Toshiharu
- Pronunciation: toɕihaɾɯ (IPA)
- Gender: Male

Origin
- Word/name: Japanese
- Meaning: Different meanings depending on the kanji used

Other names
- Alternative spelling: Tosiharu (Kunrei-shiki) Tosiharu (Nihon-shiki) Toshiharu (Hepburn)

= Toshiharu =

Toshiharu is a masculine Japanese given name.

== Written forms ==
Toshiharu can be written using different combinations of kanji characters.

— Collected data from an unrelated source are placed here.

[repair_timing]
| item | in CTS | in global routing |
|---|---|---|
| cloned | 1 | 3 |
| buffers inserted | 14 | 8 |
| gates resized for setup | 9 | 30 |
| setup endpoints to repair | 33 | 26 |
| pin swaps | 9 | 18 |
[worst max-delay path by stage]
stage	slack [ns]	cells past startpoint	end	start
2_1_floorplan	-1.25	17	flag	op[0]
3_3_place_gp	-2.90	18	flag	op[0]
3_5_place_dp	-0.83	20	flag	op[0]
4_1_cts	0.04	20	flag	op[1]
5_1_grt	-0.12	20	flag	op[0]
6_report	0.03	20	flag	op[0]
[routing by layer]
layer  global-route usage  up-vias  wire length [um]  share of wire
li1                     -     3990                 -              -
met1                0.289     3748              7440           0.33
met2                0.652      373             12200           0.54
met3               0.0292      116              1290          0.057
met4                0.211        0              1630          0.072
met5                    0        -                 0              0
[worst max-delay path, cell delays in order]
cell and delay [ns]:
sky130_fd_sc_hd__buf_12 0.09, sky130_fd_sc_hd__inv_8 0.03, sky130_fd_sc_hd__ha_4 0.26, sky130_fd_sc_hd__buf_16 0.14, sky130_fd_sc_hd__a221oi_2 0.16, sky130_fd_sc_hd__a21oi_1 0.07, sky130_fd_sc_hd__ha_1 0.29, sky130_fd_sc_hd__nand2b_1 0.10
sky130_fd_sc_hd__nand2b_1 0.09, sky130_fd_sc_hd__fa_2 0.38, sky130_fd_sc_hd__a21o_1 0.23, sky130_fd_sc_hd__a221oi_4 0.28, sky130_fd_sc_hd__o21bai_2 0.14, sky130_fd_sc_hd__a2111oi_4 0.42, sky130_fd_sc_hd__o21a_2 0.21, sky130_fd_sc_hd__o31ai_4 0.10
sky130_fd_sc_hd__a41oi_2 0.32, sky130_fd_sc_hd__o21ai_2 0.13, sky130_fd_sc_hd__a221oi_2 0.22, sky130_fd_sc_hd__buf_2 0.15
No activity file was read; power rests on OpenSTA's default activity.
--- src/mrsm_ram.sv ---
module mrsm_ram #(
	parameter int WIDTH = 8,
	parameter int DEPTH = 16
) (
	input  logic                     clk,
	input  logic                     we,
	input  logic [$clog2(DEPTH)-1:0] waddr,
	input  logic [WIDTH-1:0]         wdata,
	input  logic [$clog2(DEPTH)-1:0] raddr,
	output logic [WIDTH-1:0]         rdata
);

	logic [WIDTH-1:0] mem_q [DEPTH];

	always_ff @(posedge clk) begin
		if (we) begin
			mem_q[waddr] <= wdata;
		end
		rdata <= mem_q[raddr];
	end

endmodule

--- config.mk ---
export PLATFORM = sky130hd
export DESIGN_NAME = mrsm_ram
export DESIGN_NICKNAME = d
export VERILOG_FILES = /design/src/mrsm_ram.sv
export SDC_FILE = /design/constraint.sdc
export NUM_CORES = 1
export LEC_CHECK = 0
export ABC_AREA = 1
export BUFFER_PORTS_ARGS = -buffer_cell sky130_fd_sc_hd__buf_2
export CELL_PAD_IN_SITES_DETAIL_PLACEMENT = 0
export CELL_PAD_IN_SITES_GLOBAL_PLACEMENT = 1
export CORE_UTILIZATION = 49
export CTS_CLUSTER_SIZE = 30
export DETAILED_ROUTE_END_ITERATION = 10
export PLACE_DENSITY = 0.78
export SYNTH_ARGS = -nofsm -noshare
export SYNTH_HDL_FRONTEND = slang
export SYNTH_SLANG_ARGS = --single-unit
--- constraint.sdc ---
create_clock -name clk -period 1.45 [get_ports clk]
set_input_delay 0.29 -clock clk [delete_from_list [all_inputs] [get_ports clk]]
set_output_delay 0.29 -clock clk [all_outputs]
set_load 0.1 [all_outputs]
--- config.mk ---
export PLATFORM = sky130hd
export DESIGN_NAME = journal_record_validator_flat
export DESIGN_NICKNAME = d
export VERILOG_FILES = /design/src/rtl/jrv_pkg.sv /design/src/rtl/jrv_ifs.sv /design/src/rtl/journal_record_validator.sv /design/src/rtl/jrv_capture.sv /design/src/rtl/jrv_judge.sv /design/src/flat_wrapper.sv
export SDC_FILE = /design/constraint.sdc
export NUM_CORES = 1
export LEC_CHECK = 0
export ABC_AREA = 1
export BUFFER_PORTS_ARGS = -buffer_cell sky130_fd_sc_hd__buf_2
export CORE_ASPECT_RATIO = 1.4
export CORE_UTILIZATION = 30
export DETAILED_ROUTE_END_ITERATION = 7
export HOLD_SLACK_MARGIN = 0.02
export PLACE_DENSITY_LB_ADDON = 0.1
export SYNTH_ARGS = -nofsm -noshare
export SYNTH_HDL_FRONTEND = slang
export SYNTH_SLANG_ARGS = --single-unit
--- constraint.sdc ---
create_clock -name clk -period 6.16 [get_ports clk]
set_clock_uncertainty 0.15 [all_clocks]
set_input_delay 0.924 -clock clk [delete_from_list [all_inputs] [get_ports clk]]
set_output_delay 0.924 -clock clk [all_outputs]
set_load 0.005 [all_outputs]
File: config.mk
export PLATFORM = sky130hd
export DESIGN_NAME = pnt_dp
export DESIGN_NICKNAME = d
export VERILOG_FILES = /design/src/hw/rtl/pnt_pkg.sv /design/src/hw/rtl/pnt_dp.sv
export SDC_FILE = /design/constraint.sdc
export NUM_CORES = 1
export LEC_CHECK = 0
export BUFFER_PORTS_ARGS = -buffer_cell sky130_fd_sc_hd__buf_2
export CAP_MARGIN = 20
export CORE_ASPECT_RATIO = 0.9
export CORE_UTILIZATION = 65
export DETAILED_ROUTE_END_ITERATION = 8
export PLACE_DENSITY = 0.89
export SETUP_SLACK_MARGIN = 0.02
export SLEW_MARGIN = 20
export SYNTH_ARGS = -nofsm -noshare
export SYNTH_HDL_FRONTEND = slang
export SYNTH_SLANG_ARGS = --single-unit
File: constraint.sdc
create_clock -name clk -period 7.8 [get_ports clk]
set_clock_uncertainty 0.2 [all_clocks]
set_input_delay 0.39 -clock clk [delete_from_list [all_inputs] [get_ports clk]]
set_output_delay 0.39 -clock clk [all_outputs]
set_load 0.02 [all_outputs]
File: src/hw/rtl/pnt_pkg.sv
// ----------------------------------------------------------------------------
// pnt_pkg: shared types and constants for the perfect number tester
// Holds field widths, the controller state type and the command and status
// bundles that pass between controller and datapath.
// ----------------------------------------------------------------------------
package pnt_pkg;

	localparam int VALUE_WIDTH_DEF = 32;  // default operand width
	localparam int IN_W            = 32;  // width of the value and echo ports
	localparam int SUM_W           = 36;  // width of the divisor sum port

	typedef enum logic [1:0] {
		ST_IDLE,
		ST_DIVIDE,
		ST_CHECK,
		ST_FINISH
	} state_t;

	typedef struct packed {
		logic load;      // take a new value, start the first division
		logic div_step;  // one restoring divide step
		logic check;     // test the candidate, accumulate, start the next one
		logic finish;    // close the sum and register the result
	} cmd_t;

	typedef struct packed {
		logic div_last;  // last divide step in progress
		logic loop_end;  // candidate exceeds its cofactor
	} sts_t;

endpackage

File: src/hw/rtl/pnt_dp.sv
// ----------------------------------------------------------------------------
// pnt_dp: datapath of the perfect number tester
// Restoring divider (one quotient bit per cycle), candidate counter,
// divisor sum accumulator and the result registers.
// ----------------------------------------------------------------------------
module pnt_dp #(
	parameter int VALUE_WIDTH = pnt_pkg::VALUE_WIDTH_DEF
) (
	input  logic                      clk,
	input  logic                      arst_n,
	input  pnt_pkg::cmd_t             cmd,
	output pnt_pkg::sts_t             sts,
	input  logic [pnt_pkg::IN_W-1:0]  value,
	output logic [pnt_pkg::IN_W-1:0]  tested_value,
	output logic                      is_perfect,
	output logic [pnt_pkg::SUM_W-1:0] divisor_sum
);

	localparam int W      = VALUE_WIDTH;
	localparam int CNT_W  = $clog2(W);
	// sigma(n) stays below 16n for any operand up to 64 bits
	localparam int ACC_W  = W + 4;
	localparam int VEXT_W = (W > pnt_pkg::IN_W) ? W : pnt_pkg::IN_W;
	localparam int SEXT_W = (ACC_W > pnt_pkg::SUM_W) ? ACC_W : pnt_pkg::SUM_W;

	logic [W-1:0]     n_q;
	logic [W-1:0]     d_q;
	logic [W-1:0]     rem_q;
	logic [W-1:0]     quo_q;
	logic [CNT_W-1:0] cnt_q;
	logic [ACC_W-1:0] acc_q;

	logic [VEXT_W-1:0] value_ext;
	logic [W-1:0]      n_in;
	logic [W:0]        trial;
	logic [W:0]        diff;
	logic              qbit;
	logic [ACC_W-1:0]  addend;
	logic [ACC_W-1:0]  sum_c;
	logic              perfect_c;
	logic [VEXT_W-1:0] echo_ext;
	logic [SEXT_W-1:0] sum_ext;

	assign value_ext = VEXT_W'(value);
	assign n_in      = value_ext[W-1:0];

	// shift the next dividend bit into the partial remainder and try subtracting
	assign trial = {rem_q, quo_q[W-1]};
	assign diff  = trial - {1'b0, d_q};
	assign qbit  = !diff[W];

	// add the divisor, and the cofactor when it is a different divisor
	assign addend = ACC_W'(d_q) + ((quo_q != d_q) ? ACC_W'(quo_q) : ACC_W'(0));

	// the pair for candidate one counted the value itself: drop it
	assign sum_c     = acc_q - ACC_W'(n_q);
	assign perfect_c = (n_q != '0) && (sum_c == ACC_W'(n_q));
	assign echo_ext  = VEXT_W'(n_q);
	assign sum_ext   = SEXT_W'(sum_c);

	assign sts.div_last = (cnt_q == '0);
	assign sts.loop_end = (d_q > quo_q);

	always_ff @(posedge clk) begin
		if (cmd.load) begin
			n_q   <= n_in;
			d_q   <= W'(1);
			rem_q <= '0;
			quo_q <= n_in;
			cnt_q <= CNT_W'(W - 1);
			acc_q <= '0;
		end else if (cmd.div_step) begin
			rem_q <= qbit ? diff[W-1:0] : trial[W-1:0];
			quo_q <= {quo_q[W-2:0], qbit};
			cnt_q <= cnt_q - CNT_W'(1);
		end else if (cmd.check && !sts.loop_end) begin
			if (rem_q == '0) acc_q <= acc_q + addend;
			d_q   <= d_q + W'(1);
			rem_q <= '0;
			quo_q <= n_q;
			cnt_q <= CNT_W'(W - 1);
		end
	end

	always_ff @(posedge clk) begin
		if (cmd.finish) begin
			tested_value <= echo_ext[pnt_pkg::IN_W-1:0];
			is_perfect   <= perfect_c;
			divisor_sum  <= sum_ext[pnt_pkg::SUM_W-1:0];
		end
	end

	a_cand_nonzero: assert property (@(posedge clk) disable iff (!arst_n)
		cmd.check |-> d_q != '0)
		else $error("candidate divisor is zero");

	a_cnt_steps: assert property (@(posedge clk) disable iff (!arst_n)
		(cmd.div_step && cnt_q != '0) |=> cnt_q == $past(cnt_q) - CNT_W'(1))
		else $error("divide step counter out of sequence");

	a_rem_below_d: assert property (@(posedge clk) disable iff (!arst_n)
		cmd.check |-> rem_q < d_q)
		else $error("remainder not below divisor");

endmodule

==> flow_summary_export.csv <==
group,metric,value,unit
worst_setup_path,critical_path_class,"flip-flop to flip-flop",
worst_setup_path,max_stage_delay,0.84,ns
synth,synthSimpleGateAreaFrac,14.6,%
floorplanning,initial_utilization,66.4,%
job,maxCapViolCount,0,
power_and_ir_drop,p_int,0.00345,W
cts,cts_buffers,26,
worst_setup_path,crit_slowest_cell,"a311oi_1",
drt,wire_per_inst,19.5,microns
floorplanning,core_area,25200,sq um
sta,min_period,6.09,ns
sta,drv_slew,0,
placement,finalWeightedCongestion,0.917,
synth,synth_nets,1986,
power_and_ir_drop,switching_share,38.8,%
cts,path_clk_slew,0.06,ns
grt,grt_pass1_vias,13800,
placement,dp_hpwl,32.4,mm
synth,synth.area.top_cells,"edfxtp_1, dfxtp_1, ha_1",
cells_and_area,diodes,0,
floorplanning,dieArea,26400,sq um
cts,clockBufferDepth,3,
worst_setup_path,rr_worst_depth,19,
sta,setup_viol,0,
worst_setup_path,r2r_end,"acc_q[34]$_SDFFE_PP0P_",
drt,drtAntennaViolNets,0,
sta,setup_tns,0,ns
power_and_ir_drop,seqPwrFrac,29.1,%
synth,synth_edf_count,133,
cells_and_area,drive_gt1_share,10.1,%
power_and_ir_drop,clkPwrFrac,22.6,%
cts,ctsRootBufferMaster,"clkbuf_16",
worst_setup_path,worst-path-stages,19,
worst_setup_path,setup.worst_path.end,"acc_q[34]$_SDFFE_PP0P_",
placement,place_ws,1.62,ns
drt,drc,0,
power_and_ir_drop,p_comb_share,48.3,%
drt,dr.pass1.iters,5,
worst_setup_path,ff2ff_setup_slack,1.71,ns
sta,max_freq,0.164,GHz
synth,ys_seq_area_share,36.4,%
synth,ys.flop_type,"edfxtp_1",
worst_setup_path,worstReg2RegStart,"quo_q[31]$_DFFE_PP_",
worst_setup_path,cp_max_fo,17,
floorplanning,io_pins,109,
drt,first_iter_violations,1326,
power_and_ir_drop,powerDensity,302,nW/um^2
drt,totalWireLength,43.9,mm
grt,grt_overflow,0,
cts,h-tree-depth,1,
sta,slew_headroom,21.3,%
grt,antenna_found_initial,1,
grt,grt_max_degree,87,
synth,synth_top_area_cell,"edfxtp_1",
synth,async_flop_share,0,%
synth,synth_most_common_cell,"nor2_1",
synth,synth_top_family_by_area,"compound AO/OA/AOI/OAI gates",
floorplanning,fp.dieW,171,microns
worst_setup_path,critPathArrivalTime,6.29,ns
worst_hold_path,hold_class,"primary input to flip-flop",
synth,synth_compound_area_share,18.2,%
worst_setup_path,crit_family,"compound AO/OA/AOI/OAI gates",
floorplanning,die_h,154,microns
synth,synthMuxAreaShare,4.31,%
worst_setup_path,cp.required,8.00,ns
synth,yosys_register_bits,238,
worst_setup_path,crit_buf_inv,2,
synth,syn-cell-area,16700,sq um
grt,grt_pass1_wl,70.2,mm
floorplanning,rows,55,
grt,grtUsageTotal,33.5,%
synth,syn-instance-count,1782,
cts,clock_latency,0.55,ns
worst_setup_path,start_kind,"flip-flop",
synth,synth_xor_area_share,7.63,%
cts,cts_resized,0,
worst_setup_path,startpoint,"quo_q[31]$_DFFE_PP_",
sta,hold_violations,0,
cts,cts_sinks,238,
worst_setup_path,end_kind,"flip-flop",
cts,cts_tree,"done",
synth,synth_top_area_share,23.9,%
sta,period_share,78.1,%
power_and_ir_drop,ir_drop,0.447,mV
sta,fin_ws,1.71,ns
placement,port_buffers,107,
power_and_ir_drop,p_leak,8.19,nW
synth,synth_warnings,0,
sta,rsz0062_at_grt,"false",
drt,avgViaCountPerCell,6.27,
synth,synthDistinctLibCells,89,
drt,vias,14100,
cells_and_area,fillers,1785,
cells_and_area,nets,2091,
cells_and_area,area_growth,11.6,%
status,status,"finished clean",
synth,synthAdderAreaFrac,14.0,%
worst_setup_path,worstPathCellList,"inv_1 -> ha_1 -> nand4_1 -> nor4_4 -> buf_6 -> a31oi_1 -> fa_1 -> ha_1 -> a21o_1 -> a21oi_1 -> nand2b_1 -> a32o_1 -> a21oi_1 -> a311oi_1 -> o22ai_1 -> o211a_1 -> o21a_1 -> xnor2_1 -> nor2_1",
power_and_ir_drop,netSwitchingPower,0.00219,W
cts,cts_setup_buffers,0,
synth,synthTopCellsByCount,"nor2_1, edfxtp_1, ha_1",
synth,syn_area_per_cell,9.39,sq um
sta,worst_pin_slew,1.18,ns
--- src/rtl/ins_sort_if.sv ---
// word channels of the insertion sorter
interface ins_sort_in_if import ins_sort_pkg::*; ();
  logic                    valid;
  logic                    ready;
  logic signed [VAL_W-1:0] value;
  logic                    last;

  modport source (output valid, output value, output last, input ready);
  modport sink   (input valid, input value, input last, output ready);
endinterface

interface ins_sort_out_if import ins_sort_pkg::*; ();
  logic                    valid;
  logic                    ready;
  logic signed [VAL_W-1:0] sorted_value;
  logic                    last_res;
  logic                    overflow;

  modport source (output valid, output sorted_value, output last_res, output overflow,
                  input ready);
  modport sink   (input valid, input sorted_value, input last_res, input overflow,
                  output ready);
endinterface

--- src/rtl/insertion_sorter_unit.sv ---
// insertion sorter: chain of compare-and-shift cells with a drain phase
// in_ch takes one signed word per cycle with a flag on the final word of a set.
// each word is broadcast to every cell and lands ahead of the first entry
// greater than or equal to it, the entries behind it shifting along the chain.
// words arriving with all CAPACITY cells full are dropped and flag the set.
// after the final word the chain shifts towards cell 0 and out_ch presents
// one sorted word per cycle, ascending, the greatest one marked by last_res,
// every word of the set carrying overflow if anything was dropped.
// the first result is shown the cycle after the final word is taken.
// a set of n words yields min(n, CAPACITY) sorted words.
// in_ch.ready is low while the chain drains; a stall on out_ch holds the
// chain and the presented word unchanged.
// reset synchronously empties every cell and clears the drain and overflow state.
`include "insertion_sorter_unit_macros.svh"

module insertion_sorter_unit import ins_sort_pkg::*; (
  input  logic            clk,
  input  logic            rst_n,
  ins_sort_in_if.sink     in_ch,
  ins_sort_out_if.source  out_ch
);

  cell_ctl_t  ctl;
  cell_data_t cdat [CAPACITY];
  logic       cge  [CAPACITY];

  logic drain_r, drain_nxt;
  logic ovf_r, ovf_nxt;
  logic in_acc, out_acc, full;

  assign full    = cdat[CAPACITY-1].vld;
  assign in_acc  = in_ch.valid && in_ch.ready;
  assign out_acc = out_ch.valid && out_ch.ready;

  assign ctl.ins   = in_acc && !full;
  assign ctl.drain = out_acc;
  assign ctl.val   = in_ch.value;

  assign in_ch.ready         = !drain_r;
  assign out_ch.valid        = drain_r;
  assign out_ch.sorted_value = cdat[0].val;
  assign out_ch.last_res     = !cdat[1].vld;
  assign out_ch.overflow     = ovf_r;

  for (genvar i = 0; i < CAPACITY; i++) begin : g_cell
    cell_data_t ldat, rdat;
    logic       lge;
    if (i == 0) begin : g_head
      assign ldat = '0;
      assign lge  = 1'b0;
    end else begin : g_body
      assign ldat = cdat[i-1];
      assign lge  = cge[i-1];
    end
    if (i == CAPACITY - 1) begin : g_tail
      assign rdat = '0;
    end else begin : g_mid
      assign rdat = cdat[i+1];
    end
    ins_sort_cell u_cell (
      .clk       (clk),
      .rst_n     (rst_n),
      .ctl       (ctl),
      .left_dat  (ldat),
      .left_ge   (lge),
      .right_dat (rdat),
      .dat       (cdat[i]),
      .ge        (cge[i])
    );
  end

  always_comb begin
    drain_nxt = drain_r;
    ovf_nxt   = ovf_r;
    if (in_acc) begin
      ovf_nxt = ovf_r || full;
      if (in_ch.last) begin
        drain_nxt = 1'b1;
      end
    end
    if (out_acc && out_ch.last_res) begin
      drain_nxt = 1'b0;
      ovf_nxt   = 1'b0;
    end
  end

  always_ff @(posedge clk) begin
    if (!rst_n) begin
      drain_r <= 1'b0;
      ovf_r   <= 1'b0;
    end else begin
      drain_r <= drain_nxt;
      ovf_r   <= ovf_nxt;
    end
  end

  `INS_SORT_ASSERT_IMP(a_drain_has_word, drain_r, cdat[0].vld,
                       "drain with empty head cell")
  `INS_SORT_ASSERT_NXT(a_end_empties, out_acc && out_ch.last_res,
                       !drain_r && !cdat[0].vld && !ovf_r,
                       "chain not empty after final word")
  `INS_SORT_ASSERT_NXT(a_insert_fills, ctl.ins, cdat[0].vld,
                       "insert left head cell empty")

endmodule
**config.mk**
```make
export PLATFORM = sky130hd
export DESIGN_NAME = der_sig_queue
export DESIGN_NICKNAME = d
export VERILOG_FILES = /design/src/design/der_sig_pkg.sv /design/src/design/der_sig_queue.sv
export SDC_FILE = /design/constraint.sdc
export NUM_CORES = 1
export LEC_CHECK = 0
export ABC_AREA = 1
export BUFFER_PORTS_ARGS = -buffer_cell sky130_fd_sc_hd__buf_2
export CORE_AREA = 2 2 408 410
export CTS_CLUSTER_DIAMETER = 100
export DETAILED_ROUTE_END_ITERATION = 8
export DIE_AREA = 0 0 410 412
export GPL_ROUTABILITY_DRIVEN = 0
export GPL_TIMING_DRIVEN = 0
export HOLD_SLACK_MARGIN = 0.06
export PLACE_DENSITY_LB_ADDON = 0.2
export REMOVE_ABC_BUFFERS = 1
export SYNTH_ARGS = -nofsm -noshare
export SYNTH_HDL_FRONTEND = slang
export SYNTH_SLANG_ARGS = --single-unit
```
**constraint.sdc**
```tcl
create_clock -name clk -period 33.6 [get_ports clk]
set_input_delay 1.68 -clock clk [delete_from_list [all_inputs] [get_ports clk]]
set_output_delay 1.68 -clock clk [all_outputs]
set_load 0.02 [all_outputs]
```
**src/design/der_sig_pkg.sv**
```systemverilog
// package for the lax der ecdsa signature parser
// holds parse phase, status codes, frame type and the group order; no dependencies
`timescale 1ns / 1ps
`default_nettype none
package der_sig_pkg;

    localparam int LEN_W = 16;

    typedef enum logic [3:0] {
        PH_SEQ_TAG   = 4'd0,
        PH_SEQ_LEN   = 4'd1,
        PH_SEQ_SKIP  = 4'd2,
        PH_R_TAG     = 4'd3,
        PH_R_LEN     = 4'd4,
        PH_R_LZERO   = 4'd5,
        PH_R_LBYTES  = 4'd6,
        PH_R_VAL     = 4'd7,
        PH_S_TAG     = 4'd8,
        PH_S_LEN     = 4'd9,
        PH_S_LZERO   = 4'd10,
        PH_S_LBYTES  = 4'd11,
        PH_S_VAL     = 4'd12,
        PH_DONE      = 4'd13,
        PH_FAIL      = 4'd14
    } parse_phase_t;

    typedef enum logic [1:0] {
        ST_OK        = 2'd0,
        ST_MALFORMED = 2'd1,
        ST_OVERFLOW  = 2'd2
    } parse_status_t;

    typedef enum logic [1:0] {
        B_IDLE  = 2'd0,
        B_CHECK = 2'd1,
        B_EMIT  = 2'd2
    } back_state_t;

    // parsed signature handed from front to back
    typedef struct packed {
        logic [255:0]  r;
        logic [255:0]  s;
        parse_status_t pre_status;
    } frame_t;

    localparam logic [7:0] TAG_SEQ = 8'h30;
    localparam logic [7:0] TAG_INT = 8'h02;

    localparam logic [255:0] GROUP_ORDER =
        256'hFFFFFFFF_FFFFFFFF_FFFFFFFF_FFFFFFFE_BAAEDCE6_AF48A03B_BFD25E8C_D0364141;

endpackage
`default_nettype wire

```
**src/design/der_sig_queue.sv**
```systemverilog
// two-entry frame queue between front and back
// depends on der_sig_pkg
`timescale 1ns / 1ps
`default_nettype none
module der_sig_queue (
    input  wire logic                clk,
    input  wire logic                rst_n,
    input  wire logic                push,
    input  wire der_sig_pkg::frame_t push_frame,
    output logic                     full,
    input  wire logic                pop,
    output logic                     not_empty,
    output der_sig_pkg::frame_t      head
);
    import der_sig_pkg::*;

    frame_t     mem [2];
    logic       wr_reg, rd_reg;
    logic [1:0] count_reg;

    assign full      = (count_reg == 2'd2);
    assign not_empty = (count_reg != 2'd0);
    assign head      = mem[rd_reg];

    // storage
    always_ff @(posedge clk)
    begin
        if (push && !full)
            mem[wr_reg] <= push_frame;
    end

    // pointers and fill count
    always_ff @(posedge clk or negedge rst_n)
    begin
        if (!rst_n) begin
            wr_reg    <= 1'b0;
            rd_reg    <= 1'b0;
            count_reg <= 2'd0;
        end else begin
            if (push && !full)
                wr_reg <= !wr_reg;
            if (pop && not_empty)
                rd_reg <= !rd_reg;
            count_reg <= count_reg + 2'(push && !full) - 2'(pop && not_empty);
        end
    end

endmodule
`default_nettype wire

```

Some examples:

- 敏治, "agile, to manage"
- 敏春, "agile, spring"
- 敏温, "agile, warm up"
- 敏晴, "agile, clear (weather)"
- 俊治, "talented, to manage"
- 俊春, "talented, spring"
- 俊温, "talented, warm up"
- 俊晴, "talented, clear (weather)"
- 利治, "benefit, to manage"
- 利春, "benefit, spring"
- 利温, "benefit, warm up"
- 利晴, "benefit, clear (weather)"
- 年治, "year, to manage"
- 年春, "year, spring"
- 寿治, "long life, to manage"
- 寿春, "long life, spring"

The name can also be written in hiragana としはる or katakana トシハル.

==Notable people with the name==
- Toshiharu Furukawa (古川 俊治, born 1963), Japanese medical doctor, attorney, and politician of the Liberal Democratic Party.
- Toshiharu Ikeda (池田 敏春, 1951 – 2010), Japanese film director and screenwriter.
- Toshiharu Kokubun (國分 利治, born 1958), CEO and founder of Earth Holdings.
- Toshiharu Sakurai (桜井 敏治, born 1964), Japanese voice actor.
- Toshiharu Todoroki (轟木 利治, born 1960), Japanese politician of the Democratic Party of Japan.

==Fictional characters==
- Toshiharu Shibahime (芝姫 俊春), from manga and anime Kareshi Kanojo no Jijo.